Snider must have been the only other Aces player who went pro. His real game was football — he ended up in the NFL for a few seasons. Asked about which NFL player he saw who might compare to Bryant’s competitiveness, Snider said quickly came up with Brett Favre, who had the locker next to him for a couple of seasons in Green Bay.

“I’ve never seen a freshman with more confidence,’’ Snider said of Kobe. “He had it. Skinny, undersized. We were all going through puberty. He knew that this was his thing. He was going to be the man.”
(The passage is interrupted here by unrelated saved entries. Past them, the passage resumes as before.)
File: src/rtl/gmii_rx_framer_if.sv
// gmii_rx_framer_if: framed byte stream leaving the GMII receive framer.
//   ov_data[8]   first/last byte marker
//   ov_data[7:0] frame byte (all zero when o_data_wr is low)
//   o_data_wr    one-cycle strobe per byte, contiguous within a frame
interface gmii_rx_framer_if;
  logic [8:0] ov_data;
  logic       o_data_wr;

  modport master (output ov_data, output o_data_wr);
  modport slave  (input  ov_data, input  o_data_wr);
endinterface

File: src/rtl/gmii_rx_framer.sv
// gmii_rx_framer: strips preamble/SFD from a GMII receive stream and emits a
// 9-bit byte stream whose bit 8 marks the first and last byte of every frame.
// Runt, errored, oversize and badly-preambled frames are counted and dropped
// or truncated, so downstream only ever sees well-delimited frames.
// Optional feature macro GMII_FCS_STRIP_EN: when defined, the trailing four
// FCS bytes are held back and never emitted (delay depth 5 instead of 1).
module gmii_rx_framer #(
  parameter int MAX_LEN = 1518
) (
  input  logic        i_clk,
  input  logic        i_rst_n,
  input  logic [7:0]  iv_gmii_rxd,
  input  logic        i_gmii_rx_dv,
  input  logic        i_gmii_rx_er,
  input  logic        i_cycle_start,
  gmii_rx_framer_if.master stream,
  output logic [18:0] ov_relative_time,
  output logic [15:0] ov_frame_cnt,
  output logic [15:0] ov_err_cnt
);

`ifdef GMII_FCS_STRIP_EN
  localparam int DEPTH = 5;
`else
  localparam int DEPTH = 1;
`endif
  localparam logic [2:0]  FULL     = 3'(DEPTH);
  localparam logic [11:0] LAST_IDX = 12'(MAX_LEN - 1);

  typedef enum logic [1:0] {S_IDLE, S_PREAMBLE, S_DATA, S_DROP} state_t;

  state_t      state, state_next;
  logic [7:0]  hold [DEPTH];
  logic [2:0]  fill;
  logic [11:0] out_cnt;
  logic [18:0] rel_cnt;
  logic [18:0] cur_time;
  logic        emit, emit_mark, shift_en, frame_start;
  logic        frame_inc, err_inc, time_latch;

  // A cycle-start pulse makes the current cycle read as time zero.
  assign cur_time = i_cycle_start ? 19'd0 : rel_cnt;

  // Free-running relative-time counter, wrapping naturally at 19 bits.
  always_ff @(posedge i_clk or negedge i_rst_n) begin
    if (!i_rst_n) rel_cnt <= '0;
    else          rel_cnt <= cur_time + 19'd1;
  end

  // Framer state register.
  always_ff @(posedge i_clk or negedge i_rst_n) begin
    if (!i_rst_n) state <= S_IDLE;
    else          state <= state_next;
  end

  // Next-state and per-cycle action decode; emitted byte is always the oldest held one.
  always_comb begin
    state_next  = state;
    emit        = 1'b0;
    emit_mark   = 1'b0;
    shift_en    = 1'b0;
    frame_start = 1'b0;
    frame_inc   = 1'b0;
    err_inc     = 1'b0;
    time_latch  = 1'b0;
    case (state)
      S_IDLE, S_PREAMBLE: begin
        if (!i_gmii_rx_dv) begin
          state_next = S_IDLE;
        end else if (iv_gmii_rxd == 8'h55) begin
          state_next = S_PREAMBLE;
        end else if (iv_gmii_rxd == 8'hD5) begin
          state_next  = S_DATA;
          frame_start = 1'b1;
          time_latch  = 1'b1;
        end else begin
          state_next = S_DROP;
          err_inc    = 1'b1;
        end
      end
      S_DATA: begin
        if (!i_gmii_rx_dv) begin
          // More than DEPTH bytes received means at least one byte already went out.
          if (out_cnt != 12'd0) begin
            emit      = 1'b1;
            emit_mark = 1'b1;
            frame_inc = 1'b1;
          end else begin
            err_inc = 1'b1;
          end
          state_next = S_IDLE;
        end else if (i_gmii_rx_er) begin
          if (out_cnt != 12'd0) begin
            emit      = 1'b1;
            emit_mark = 1'b1;
          end
          err_inc    = 1'b1;
          state_next = S_DROP;
        end else begin
          shift_en = 1'b1;
          if (fill == FULL) begin
            emit      = 1'b1;
            emit_mark = (out_cnt == 12'd0) || (out_cnt == LAST_IDX);
            if (out_cnt == LAST_IDX) begin
              err_inc    = 1'b1;
              state_next = S_DROP;
            end
          end
        end
      end
      S_DROP: begin
        if (!i_gmii_rx_dv) state_next = S_IDLE;
      end
      default: state_next = S_IDLE;
    endcase
  end

  // Delay line, fill level and emitted-byte count for the frame in progress.
  always_ff @(posedge i_clk or negedge i_rst_n) begin
    if (!i_rst_n) begin
      for (int i = 0; i < DEPTH; i++) hold[i] <= '0;
      fill    <= '0;
      out_cnt <= '0;
    end else begin
      if (shift_en) begin
        for (int i = DEPTH - 1; i > 0; i--) hold[i] <= hold[i-1];
        hold[0] <= iv_gmii_rxd;
      end
      if (frame_start) begin
        fill    <= '0;
        out_cnt <= '0;
      end else begin
        if (shift_en && fill != FULL) fill <= fill + 3'd1;
        if (emit) out_cnt <= out_cnt + 12'd1;
      end
    end
  end

  // Registered outputs: byte stream, captured timestamp and event counters.
  always_ff @(posedge i_clk or negedge i_rst_n) begin
    if (!i_rst_n) begin
      stream.ov_data   <= '0;
      stream.o_data_wr <= 1'b0;
      ov_relative_time <= '0;
      ov_frame_cnt     <= '0;
      ov_err_cnt       <= '0;
    end else begin
      stream.ov_data   <= emit ? {emit_mark, hold[DEPTH-1]} : 9'd0;
      stream.o_data_wr <= emit;
      if (time_latch) ov_relative_time <= cur_time;
      if (frame_inc)  ov_frame_cnt     <= ov_frame_cnt + 16'd1;
      if (err_inc)    ov_err_cnt       <= ov_err_cnt + 16'd1;
    end
  end

endmodule

File: src/flat_wrapper.sv
// flat-port wrapper written by rule: the top's interface ports become plain ports
module gmii_rx_framer_flat 
#(
  parameter int MAX_LEN = 1518
)
  (i_clk, i_rst_n, iv_gmii_rxd, i_gmii_rx_dv, i_gmii_rx_er, i_cycle_start, ov_relative_time, ov_frame_cnt, ov_err_cnt, stream_ov_data, stream_o_data_wr);
  gmii_rx_framer_if stream_i ();
  input  logic i_clk;
  input  logic i_rst_n;
  input  logic [7:0] iv_gmii_rxd;
  input  logic i_gmii_rx_dv;
  input  logic i_gmii_rx_er;
  input  logic i_cycle_start;
  output logic [18:0] ov_relative_time;
  output logic [15:0] ov_frame_cnt;
  output logic [15:0] ov_err_cnt;
  output wire logic [$bits(stream_i.ov_data)-1:0] stream_ov_data;
  output wire logic [$bits(stream_i.o_data_wr)-1:0] stream_o_data_wr;
  assign stream_ov_data = stream_i.ov_data;
  assign stream_o_data_wr = stream_i.o_data_wr;
  gmii_rx_framer #(.MAX_LEN(MAX_LEN)) u_core (.i_clk(i_clk), .i_rst_n(i_rst_n), .iv_gmii_rxd(iv_gmii_rxd), .i_gmii_rx_dv(i_gmii_rx_dv), .i_gmii_rx_er(i_gmii_rx_er), .i_cycle_start(i_cycle_start), .stream(stream_i), .ov_relative_time(ov_relative_time), .ov_frame_cnt(ov_frame_cnt), .ov_err_cnt(ov_err_cnt));
endmodule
Bryant’s big high school successes came after Snider graduated. Jeremy Treatman, who had covered Bryant and Lower Merion for newspapers, television and radio — the first mention of Kobe in the Inquirer was in a Treatman team preview when Bryant was a freshman — joined Downer’s Lower Merion staff in 1995. His responsibilities were basically twofold, Treatman said: to handle the media “and watch over Kobe.”

“Getting him on and off a bus sounds like an easy job, but it wasn’t,’’ Treatman said, and it got harder as Bryant’s senior season went on, remembering the long ticket lines, hundreds of people in them, and all those shut out from the district semis and finals against Coatesville and Chester.

By the state tournament, Treatman said, he saw things he’d never seen before or since, opposing players stopping in the postgame handshake line for a photo or an autograph. Lower Merion swept through it.

“I think he was an outstanding teammate,’’ Treatman said. “He got the best out of the others. Those kids didn’t understand a state championship was possible. Kobe instilled that in them just as much as the coaches did.”

And the fabled Kobe work ethic? Already in place.

“Never took a play off, never took a drill off,’’ Treatman said. “He won every drill for four years, won every race.”

Jealousies? Nah, wasn’t like that.

“They loved playing with him,’’ Treatman said. “They were playing with this great player headed for the NBA, and they all knew it.”

Bryant became a demanding NBA teammate. Not so much at Lower Merion?

“I didn’t say he wasn’t demanding,’’ Treatman said. “He was demanding, but in a good way.”

Maybe his most endearing trait in those days — he could take coaching.

“He would never, ever question Gregg Downer,’’ Treatman said. “Just an incredible teammate who supported his coach.”

Doug Young, a Kobe teammate, talked about how it’s hard to string words together right now, how Kobe’s evolution was remarkable, in that he was still “the same old Kobe” when they all got together, yet he had set this “incredible bar of learning. He wanted to grow, and he wanted us to grow.” Young spoke of how Bryant had returned to spend time with Lower Merion’s team and in those times it was obvious that he had “truly transcended sports.”

Snider can always tell people he was co-MVP of the hoops team with Kobe Bryant, when he was a senior and Kobe was a sophomore. “I was a 6-2 center — the only reason I started, I was strong, could rebound, put it back in. I had a terrible shot and couldn’t dribble worth anything.”

Snider now is a personal trainer in San Diego. Sunday happened to be his birthday. Now, it’s the day he’ll remember for the death of a teammate whose generosity touched Snider.

Snider’s younger brother, in Bryant’s class at Lower Merion, had been diagnosed with stage 2 colon cancer about 2 ½ years ago. Snider set up a Go Fund Me account and raised $30,000 from friends and family. Matt knew he was friends with Kobe’s sisters on Facebook, so he messaged one of them, asking if it was possible to get in touch with Kobe, not saying why.

They must have known why, Snider said.

“About 30 minutes later, I got a phone call from an L.A. number,’’ Snider said. “It was Kobe’s business partner or business manager. … He said, ‘Listen, Kobe knows all about your brother. He remembers him. He wants to match what you’ve raised.' ”

So $30,000 was wired immediately. One condition: Nobody was to know.

“It shouldn’t be kept secret now,’’ Snider said.